START THE INPUT

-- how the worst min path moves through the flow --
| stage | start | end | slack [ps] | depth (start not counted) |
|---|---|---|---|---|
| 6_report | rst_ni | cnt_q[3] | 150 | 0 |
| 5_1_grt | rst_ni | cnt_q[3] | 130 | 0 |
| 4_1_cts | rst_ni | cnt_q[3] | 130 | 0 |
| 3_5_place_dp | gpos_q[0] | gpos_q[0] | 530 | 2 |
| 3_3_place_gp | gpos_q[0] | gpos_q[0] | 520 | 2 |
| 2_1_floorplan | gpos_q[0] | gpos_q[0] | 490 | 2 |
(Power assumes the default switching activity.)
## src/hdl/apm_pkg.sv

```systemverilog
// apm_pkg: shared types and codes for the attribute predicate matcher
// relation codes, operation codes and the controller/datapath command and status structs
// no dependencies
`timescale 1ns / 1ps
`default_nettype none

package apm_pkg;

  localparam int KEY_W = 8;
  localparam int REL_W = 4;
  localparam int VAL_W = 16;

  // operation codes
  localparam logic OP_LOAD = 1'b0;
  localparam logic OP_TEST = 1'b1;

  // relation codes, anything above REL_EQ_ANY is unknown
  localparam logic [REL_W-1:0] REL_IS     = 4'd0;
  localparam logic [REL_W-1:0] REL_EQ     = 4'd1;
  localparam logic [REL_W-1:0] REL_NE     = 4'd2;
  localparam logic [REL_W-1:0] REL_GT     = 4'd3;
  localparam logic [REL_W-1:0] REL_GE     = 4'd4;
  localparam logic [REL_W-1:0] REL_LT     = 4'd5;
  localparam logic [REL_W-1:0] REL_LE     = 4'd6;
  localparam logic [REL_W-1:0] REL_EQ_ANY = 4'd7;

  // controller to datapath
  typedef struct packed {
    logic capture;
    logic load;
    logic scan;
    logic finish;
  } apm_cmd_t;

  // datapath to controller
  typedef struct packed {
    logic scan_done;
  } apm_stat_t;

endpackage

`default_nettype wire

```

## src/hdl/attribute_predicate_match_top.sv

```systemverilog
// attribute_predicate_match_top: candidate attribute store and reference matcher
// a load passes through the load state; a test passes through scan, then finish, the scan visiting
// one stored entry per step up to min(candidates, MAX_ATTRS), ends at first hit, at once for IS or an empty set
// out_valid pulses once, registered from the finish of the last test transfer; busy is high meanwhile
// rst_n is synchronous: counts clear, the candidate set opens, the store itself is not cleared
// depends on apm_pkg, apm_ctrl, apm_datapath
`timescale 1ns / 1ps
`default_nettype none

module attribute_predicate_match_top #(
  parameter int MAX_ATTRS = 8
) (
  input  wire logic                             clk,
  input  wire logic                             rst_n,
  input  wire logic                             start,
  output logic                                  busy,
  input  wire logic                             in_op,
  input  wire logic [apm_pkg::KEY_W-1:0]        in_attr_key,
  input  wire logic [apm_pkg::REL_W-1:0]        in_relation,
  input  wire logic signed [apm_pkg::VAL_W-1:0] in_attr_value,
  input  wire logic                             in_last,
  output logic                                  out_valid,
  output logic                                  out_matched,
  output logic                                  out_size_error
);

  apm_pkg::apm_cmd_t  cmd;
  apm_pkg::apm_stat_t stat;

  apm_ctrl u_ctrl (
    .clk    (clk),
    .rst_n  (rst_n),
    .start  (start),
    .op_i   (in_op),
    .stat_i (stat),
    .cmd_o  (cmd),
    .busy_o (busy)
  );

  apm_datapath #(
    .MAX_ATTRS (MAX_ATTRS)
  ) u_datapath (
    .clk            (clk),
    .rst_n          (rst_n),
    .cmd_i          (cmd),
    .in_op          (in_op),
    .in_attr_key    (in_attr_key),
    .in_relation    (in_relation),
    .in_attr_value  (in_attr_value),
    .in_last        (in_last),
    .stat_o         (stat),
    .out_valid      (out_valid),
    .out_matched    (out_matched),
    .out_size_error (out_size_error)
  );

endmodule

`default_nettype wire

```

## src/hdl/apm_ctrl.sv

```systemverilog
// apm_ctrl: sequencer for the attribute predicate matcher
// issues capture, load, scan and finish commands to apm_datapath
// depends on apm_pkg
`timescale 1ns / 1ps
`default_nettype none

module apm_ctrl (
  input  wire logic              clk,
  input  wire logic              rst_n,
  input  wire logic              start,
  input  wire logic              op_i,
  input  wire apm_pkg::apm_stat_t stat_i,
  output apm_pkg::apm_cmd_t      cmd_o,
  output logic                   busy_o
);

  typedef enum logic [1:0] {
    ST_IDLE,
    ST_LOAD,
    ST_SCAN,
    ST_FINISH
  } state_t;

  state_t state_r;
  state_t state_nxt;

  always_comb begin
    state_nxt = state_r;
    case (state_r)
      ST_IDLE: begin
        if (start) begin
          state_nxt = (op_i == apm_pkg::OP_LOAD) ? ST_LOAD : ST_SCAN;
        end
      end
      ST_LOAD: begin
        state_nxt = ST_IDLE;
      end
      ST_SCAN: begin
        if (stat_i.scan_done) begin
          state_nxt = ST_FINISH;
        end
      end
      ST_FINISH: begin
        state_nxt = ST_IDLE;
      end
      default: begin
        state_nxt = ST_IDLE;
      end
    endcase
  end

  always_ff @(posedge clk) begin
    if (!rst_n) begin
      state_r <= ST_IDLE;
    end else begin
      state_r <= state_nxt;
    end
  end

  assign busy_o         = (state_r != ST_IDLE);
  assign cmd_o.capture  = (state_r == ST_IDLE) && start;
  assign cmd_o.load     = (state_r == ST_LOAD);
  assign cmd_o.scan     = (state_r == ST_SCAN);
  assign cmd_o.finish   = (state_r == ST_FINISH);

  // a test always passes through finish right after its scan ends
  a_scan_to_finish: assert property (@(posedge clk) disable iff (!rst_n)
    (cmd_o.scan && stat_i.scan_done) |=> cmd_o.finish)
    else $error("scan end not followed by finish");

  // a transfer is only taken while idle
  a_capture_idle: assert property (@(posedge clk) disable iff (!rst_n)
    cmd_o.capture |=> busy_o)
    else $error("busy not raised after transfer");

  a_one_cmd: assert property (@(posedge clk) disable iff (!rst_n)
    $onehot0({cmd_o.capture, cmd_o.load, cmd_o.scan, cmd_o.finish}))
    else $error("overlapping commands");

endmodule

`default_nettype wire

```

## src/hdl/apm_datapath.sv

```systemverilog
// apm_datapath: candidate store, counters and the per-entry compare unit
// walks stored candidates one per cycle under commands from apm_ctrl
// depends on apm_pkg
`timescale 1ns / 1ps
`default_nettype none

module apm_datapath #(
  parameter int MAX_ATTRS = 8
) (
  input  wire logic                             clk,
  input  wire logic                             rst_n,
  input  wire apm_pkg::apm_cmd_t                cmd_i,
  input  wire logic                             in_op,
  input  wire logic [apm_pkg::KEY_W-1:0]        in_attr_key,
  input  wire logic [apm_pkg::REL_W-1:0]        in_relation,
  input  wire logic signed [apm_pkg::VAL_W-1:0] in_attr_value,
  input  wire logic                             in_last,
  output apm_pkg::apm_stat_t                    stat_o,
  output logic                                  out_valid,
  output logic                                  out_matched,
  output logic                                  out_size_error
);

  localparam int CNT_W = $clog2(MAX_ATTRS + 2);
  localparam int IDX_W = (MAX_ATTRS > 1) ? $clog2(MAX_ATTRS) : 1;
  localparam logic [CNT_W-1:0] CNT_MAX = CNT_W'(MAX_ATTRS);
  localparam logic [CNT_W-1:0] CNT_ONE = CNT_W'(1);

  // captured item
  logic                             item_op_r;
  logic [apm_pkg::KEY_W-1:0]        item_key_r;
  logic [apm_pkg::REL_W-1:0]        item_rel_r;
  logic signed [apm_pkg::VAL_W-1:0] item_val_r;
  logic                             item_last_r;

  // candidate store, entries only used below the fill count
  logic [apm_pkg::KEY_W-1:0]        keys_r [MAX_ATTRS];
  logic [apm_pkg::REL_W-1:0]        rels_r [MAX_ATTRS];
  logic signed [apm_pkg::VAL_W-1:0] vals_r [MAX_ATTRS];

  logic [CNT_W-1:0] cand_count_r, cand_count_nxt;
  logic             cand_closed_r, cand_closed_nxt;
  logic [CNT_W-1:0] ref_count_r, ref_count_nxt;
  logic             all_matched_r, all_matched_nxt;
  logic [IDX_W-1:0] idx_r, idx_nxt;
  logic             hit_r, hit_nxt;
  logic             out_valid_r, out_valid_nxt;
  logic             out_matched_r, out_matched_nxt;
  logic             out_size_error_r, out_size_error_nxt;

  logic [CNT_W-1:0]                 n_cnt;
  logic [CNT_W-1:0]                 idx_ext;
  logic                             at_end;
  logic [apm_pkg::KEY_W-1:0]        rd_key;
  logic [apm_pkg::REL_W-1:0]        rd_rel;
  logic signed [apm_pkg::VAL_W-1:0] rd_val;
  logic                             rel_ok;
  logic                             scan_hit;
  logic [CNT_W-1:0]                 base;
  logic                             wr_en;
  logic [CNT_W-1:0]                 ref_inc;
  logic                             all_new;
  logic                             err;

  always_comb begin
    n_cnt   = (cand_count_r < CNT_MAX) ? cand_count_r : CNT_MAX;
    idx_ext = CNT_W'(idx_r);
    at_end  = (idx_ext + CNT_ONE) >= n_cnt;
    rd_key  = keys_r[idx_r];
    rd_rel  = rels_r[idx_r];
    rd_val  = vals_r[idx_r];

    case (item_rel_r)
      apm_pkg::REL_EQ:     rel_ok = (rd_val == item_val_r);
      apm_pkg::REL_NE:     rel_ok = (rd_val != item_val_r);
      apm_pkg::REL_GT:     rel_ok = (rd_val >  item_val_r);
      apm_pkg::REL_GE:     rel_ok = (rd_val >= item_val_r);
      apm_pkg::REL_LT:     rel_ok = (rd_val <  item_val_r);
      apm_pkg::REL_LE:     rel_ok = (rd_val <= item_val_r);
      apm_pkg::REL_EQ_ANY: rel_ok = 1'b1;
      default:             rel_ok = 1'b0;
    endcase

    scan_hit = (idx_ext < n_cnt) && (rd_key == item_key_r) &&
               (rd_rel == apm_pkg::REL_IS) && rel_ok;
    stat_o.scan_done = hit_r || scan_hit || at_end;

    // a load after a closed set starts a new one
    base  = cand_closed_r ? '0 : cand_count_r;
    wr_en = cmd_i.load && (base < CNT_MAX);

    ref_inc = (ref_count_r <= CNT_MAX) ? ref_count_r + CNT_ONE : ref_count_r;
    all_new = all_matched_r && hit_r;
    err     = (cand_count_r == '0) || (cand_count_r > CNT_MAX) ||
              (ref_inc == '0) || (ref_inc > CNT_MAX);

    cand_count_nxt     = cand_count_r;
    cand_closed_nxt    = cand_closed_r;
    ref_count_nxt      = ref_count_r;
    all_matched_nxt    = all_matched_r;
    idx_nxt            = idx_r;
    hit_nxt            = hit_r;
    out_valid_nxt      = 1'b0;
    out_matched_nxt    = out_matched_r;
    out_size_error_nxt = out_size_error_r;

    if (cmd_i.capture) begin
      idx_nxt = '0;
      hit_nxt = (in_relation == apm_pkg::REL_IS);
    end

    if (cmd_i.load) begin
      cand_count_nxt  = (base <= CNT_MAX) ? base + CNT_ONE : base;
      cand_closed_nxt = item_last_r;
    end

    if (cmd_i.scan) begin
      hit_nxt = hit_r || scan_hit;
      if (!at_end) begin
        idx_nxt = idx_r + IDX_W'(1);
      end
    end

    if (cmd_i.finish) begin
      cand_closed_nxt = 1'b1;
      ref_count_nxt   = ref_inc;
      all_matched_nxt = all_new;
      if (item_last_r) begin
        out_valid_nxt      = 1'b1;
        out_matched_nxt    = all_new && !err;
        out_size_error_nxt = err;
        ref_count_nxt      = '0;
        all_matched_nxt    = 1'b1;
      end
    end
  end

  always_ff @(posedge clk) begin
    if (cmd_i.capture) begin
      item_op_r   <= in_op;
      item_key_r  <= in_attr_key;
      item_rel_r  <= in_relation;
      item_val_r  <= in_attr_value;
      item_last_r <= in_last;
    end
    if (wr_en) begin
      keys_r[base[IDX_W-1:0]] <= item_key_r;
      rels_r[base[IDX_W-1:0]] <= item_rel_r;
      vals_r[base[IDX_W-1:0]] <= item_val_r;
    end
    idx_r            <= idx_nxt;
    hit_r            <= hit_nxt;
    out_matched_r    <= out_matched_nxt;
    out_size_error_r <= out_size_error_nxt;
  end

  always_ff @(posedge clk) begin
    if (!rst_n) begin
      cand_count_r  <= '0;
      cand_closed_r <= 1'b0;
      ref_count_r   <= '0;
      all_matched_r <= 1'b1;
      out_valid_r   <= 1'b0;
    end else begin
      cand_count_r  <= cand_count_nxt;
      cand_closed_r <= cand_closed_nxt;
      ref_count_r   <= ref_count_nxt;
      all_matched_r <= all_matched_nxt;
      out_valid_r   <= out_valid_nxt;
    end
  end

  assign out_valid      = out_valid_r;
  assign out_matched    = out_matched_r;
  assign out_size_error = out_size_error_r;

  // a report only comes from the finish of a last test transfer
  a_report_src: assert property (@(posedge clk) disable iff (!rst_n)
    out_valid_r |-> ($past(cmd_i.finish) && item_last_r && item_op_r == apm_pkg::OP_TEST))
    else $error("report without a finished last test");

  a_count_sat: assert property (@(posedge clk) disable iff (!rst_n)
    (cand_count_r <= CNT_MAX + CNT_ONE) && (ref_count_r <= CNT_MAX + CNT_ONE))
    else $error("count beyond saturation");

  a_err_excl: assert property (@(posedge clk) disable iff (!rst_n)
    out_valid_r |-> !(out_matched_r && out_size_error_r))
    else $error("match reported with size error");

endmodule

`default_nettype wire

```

END THE INPUT

§ WORK TO BE COMPLETED:
Search the preceding listing for the word "stored" and pull out every line that holds it.

§ ANSWER TO THIS EXERCISE:
// one stored entry per step up to min(candidates, MAX_ATTRS), ends at first hit, at once for IS or an empty set
// walks stored candidates one per cycle under commands from apm_ctrl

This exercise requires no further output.